The answer must consist of every line from the entries below that contains the word "group".

——————————

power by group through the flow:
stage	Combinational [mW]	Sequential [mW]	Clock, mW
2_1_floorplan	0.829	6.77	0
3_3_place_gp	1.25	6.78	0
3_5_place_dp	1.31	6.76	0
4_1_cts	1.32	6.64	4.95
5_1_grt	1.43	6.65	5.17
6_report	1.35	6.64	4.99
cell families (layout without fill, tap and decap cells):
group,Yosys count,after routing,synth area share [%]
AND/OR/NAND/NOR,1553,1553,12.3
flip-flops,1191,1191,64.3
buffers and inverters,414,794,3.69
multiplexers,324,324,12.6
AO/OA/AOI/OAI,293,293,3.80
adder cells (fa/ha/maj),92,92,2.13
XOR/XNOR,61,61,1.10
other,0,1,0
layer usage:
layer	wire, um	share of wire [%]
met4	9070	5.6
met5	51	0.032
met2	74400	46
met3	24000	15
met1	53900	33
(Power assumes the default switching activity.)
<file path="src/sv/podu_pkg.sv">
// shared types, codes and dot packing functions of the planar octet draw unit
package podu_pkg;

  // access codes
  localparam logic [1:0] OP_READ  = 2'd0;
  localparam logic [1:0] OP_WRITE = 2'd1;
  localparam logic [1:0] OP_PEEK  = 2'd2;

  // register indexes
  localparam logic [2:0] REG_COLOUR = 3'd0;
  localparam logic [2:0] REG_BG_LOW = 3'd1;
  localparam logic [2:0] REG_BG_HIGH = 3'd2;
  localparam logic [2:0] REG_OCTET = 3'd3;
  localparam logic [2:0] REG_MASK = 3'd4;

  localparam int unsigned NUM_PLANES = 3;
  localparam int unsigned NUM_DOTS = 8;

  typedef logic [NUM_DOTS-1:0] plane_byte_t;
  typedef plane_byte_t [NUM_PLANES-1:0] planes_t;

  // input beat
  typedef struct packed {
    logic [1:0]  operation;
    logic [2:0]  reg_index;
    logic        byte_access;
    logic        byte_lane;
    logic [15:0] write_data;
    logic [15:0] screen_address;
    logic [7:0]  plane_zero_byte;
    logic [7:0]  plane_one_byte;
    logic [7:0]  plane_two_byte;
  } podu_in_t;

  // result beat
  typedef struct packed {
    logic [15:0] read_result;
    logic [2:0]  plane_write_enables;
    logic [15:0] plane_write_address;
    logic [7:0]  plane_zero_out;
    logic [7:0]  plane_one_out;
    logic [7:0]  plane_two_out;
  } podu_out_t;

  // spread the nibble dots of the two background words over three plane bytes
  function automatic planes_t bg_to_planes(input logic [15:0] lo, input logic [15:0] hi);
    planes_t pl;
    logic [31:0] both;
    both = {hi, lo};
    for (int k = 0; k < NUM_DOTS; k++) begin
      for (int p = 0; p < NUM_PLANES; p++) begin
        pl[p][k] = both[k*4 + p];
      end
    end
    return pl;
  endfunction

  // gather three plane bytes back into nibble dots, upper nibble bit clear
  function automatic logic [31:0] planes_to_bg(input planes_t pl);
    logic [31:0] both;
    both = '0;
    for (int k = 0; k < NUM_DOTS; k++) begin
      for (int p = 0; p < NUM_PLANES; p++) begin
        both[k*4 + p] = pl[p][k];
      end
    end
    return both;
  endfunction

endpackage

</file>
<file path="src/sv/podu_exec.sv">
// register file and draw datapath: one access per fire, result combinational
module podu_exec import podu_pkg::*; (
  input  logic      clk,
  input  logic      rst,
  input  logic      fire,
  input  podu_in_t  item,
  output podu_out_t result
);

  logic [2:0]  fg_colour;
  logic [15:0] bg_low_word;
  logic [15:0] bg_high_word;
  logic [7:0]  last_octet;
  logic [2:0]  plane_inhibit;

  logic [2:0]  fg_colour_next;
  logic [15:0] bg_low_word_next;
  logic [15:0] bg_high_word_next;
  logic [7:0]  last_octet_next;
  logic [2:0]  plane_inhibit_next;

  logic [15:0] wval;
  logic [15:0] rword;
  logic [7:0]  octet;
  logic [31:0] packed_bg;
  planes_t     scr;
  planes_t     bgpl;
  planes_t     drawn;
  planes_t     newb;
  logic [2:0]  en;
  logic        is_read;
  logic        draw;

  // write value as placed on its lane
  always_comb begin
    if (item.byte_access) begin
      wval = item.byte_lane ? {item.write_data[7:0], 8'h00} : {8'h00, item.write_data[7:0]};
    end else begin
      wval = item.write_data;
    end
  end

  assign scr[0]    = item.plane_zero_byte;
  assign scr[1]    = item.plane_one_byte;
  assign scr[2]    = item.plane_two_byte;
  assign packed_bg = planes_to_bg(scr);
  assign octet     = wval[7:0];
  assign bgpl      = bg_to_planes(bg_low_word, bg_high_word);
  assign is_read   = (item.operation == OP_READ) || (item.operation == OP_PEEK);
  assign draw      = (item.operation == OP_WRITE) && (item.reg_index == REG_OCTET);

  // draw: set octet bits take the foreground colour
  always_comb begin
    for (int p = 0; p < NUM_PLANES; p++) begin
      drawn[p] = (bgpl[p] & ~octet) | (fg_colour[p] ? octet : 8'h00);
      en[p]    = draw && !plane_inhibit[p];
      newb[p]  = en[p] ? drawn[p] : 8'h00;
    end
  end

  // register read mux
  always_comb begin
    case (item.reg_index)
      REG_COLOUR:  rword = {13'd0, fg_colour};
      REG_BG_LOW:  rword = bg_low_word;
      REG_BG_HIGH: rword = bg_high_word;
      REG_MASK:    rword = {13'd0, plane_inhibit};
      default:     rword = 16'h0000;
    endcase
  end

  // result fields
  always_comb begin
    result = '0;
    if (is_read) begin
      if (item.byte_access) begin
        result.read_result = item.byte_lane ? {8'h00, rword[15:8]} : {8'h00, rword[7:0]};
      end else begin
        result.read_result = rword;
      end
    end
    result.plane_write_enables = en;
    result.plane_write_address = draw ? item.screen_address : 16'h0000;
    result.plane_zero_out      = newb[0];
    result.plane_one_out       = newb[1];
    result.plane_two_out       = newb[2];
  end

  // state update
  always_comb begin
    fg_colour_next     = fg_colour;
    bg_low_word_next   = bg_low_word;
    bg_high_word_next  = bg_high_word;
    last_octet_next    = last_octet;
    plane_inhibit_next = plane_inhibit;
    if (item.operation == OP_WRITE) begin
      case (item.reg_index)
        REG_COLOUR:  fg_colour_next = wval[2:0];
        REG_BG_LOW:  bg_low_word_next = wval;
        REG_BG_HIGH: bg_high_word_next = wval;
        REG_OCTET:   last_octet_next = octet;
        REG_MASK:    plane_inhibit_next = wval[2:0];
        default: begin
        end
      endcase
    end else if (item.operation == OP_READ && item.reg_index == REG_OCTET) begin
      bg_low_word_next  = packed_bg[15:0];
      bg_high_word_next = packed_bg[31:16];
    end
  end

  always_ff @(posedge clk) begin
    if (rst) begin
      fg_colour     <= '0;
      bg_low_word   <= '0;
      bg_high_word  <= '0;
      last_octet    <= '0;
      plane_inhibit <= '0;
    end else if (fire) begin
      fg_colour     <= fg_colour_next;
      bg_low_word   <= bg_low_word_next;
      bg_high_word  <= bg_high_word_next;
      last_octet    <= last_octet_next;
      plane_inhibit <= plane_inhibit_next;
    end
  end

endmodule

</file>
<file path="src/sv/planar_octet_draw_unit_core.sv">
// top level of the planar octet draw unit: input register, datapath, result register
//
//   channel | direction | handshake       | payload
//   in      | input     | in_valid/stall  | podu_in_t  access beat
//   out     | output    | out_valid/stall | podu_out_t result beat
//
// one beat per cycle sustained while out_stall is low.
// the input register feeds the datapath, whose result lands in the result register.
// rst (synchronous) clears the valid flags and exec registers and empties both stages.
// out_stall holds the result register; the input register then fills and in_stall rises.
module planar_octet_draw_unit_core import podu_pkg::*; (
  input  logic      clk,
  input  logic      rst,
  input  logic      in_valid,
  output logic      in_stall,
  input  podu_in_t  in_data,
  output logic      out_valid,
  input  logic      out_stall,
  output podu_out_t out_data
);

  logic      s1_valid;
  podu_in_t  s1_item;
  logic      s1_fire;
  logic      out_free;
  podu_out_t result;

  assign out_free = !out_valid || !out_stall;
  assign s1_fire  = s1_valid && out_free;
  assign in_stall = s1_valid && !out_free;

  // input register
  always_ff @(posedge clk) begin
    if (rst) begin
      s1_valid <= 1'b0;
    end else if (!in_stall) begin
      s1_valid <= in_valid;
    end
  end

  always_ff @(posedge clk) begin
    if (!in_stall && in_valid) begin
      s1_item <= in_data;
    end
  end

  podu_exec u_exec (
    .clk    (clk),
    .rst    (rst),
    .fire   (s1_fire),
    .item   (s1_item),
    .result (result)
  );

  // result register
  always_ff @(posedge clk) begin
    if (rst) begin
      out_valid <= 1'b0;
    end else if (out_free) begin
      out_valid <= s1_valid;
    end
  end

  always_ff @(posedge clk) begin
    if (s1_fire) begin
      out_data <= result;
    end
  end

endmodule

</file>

——————————

- [THE COMPLETED TASK]
power by group through the flow:
group,Yosys count,after routing,synth area share [%]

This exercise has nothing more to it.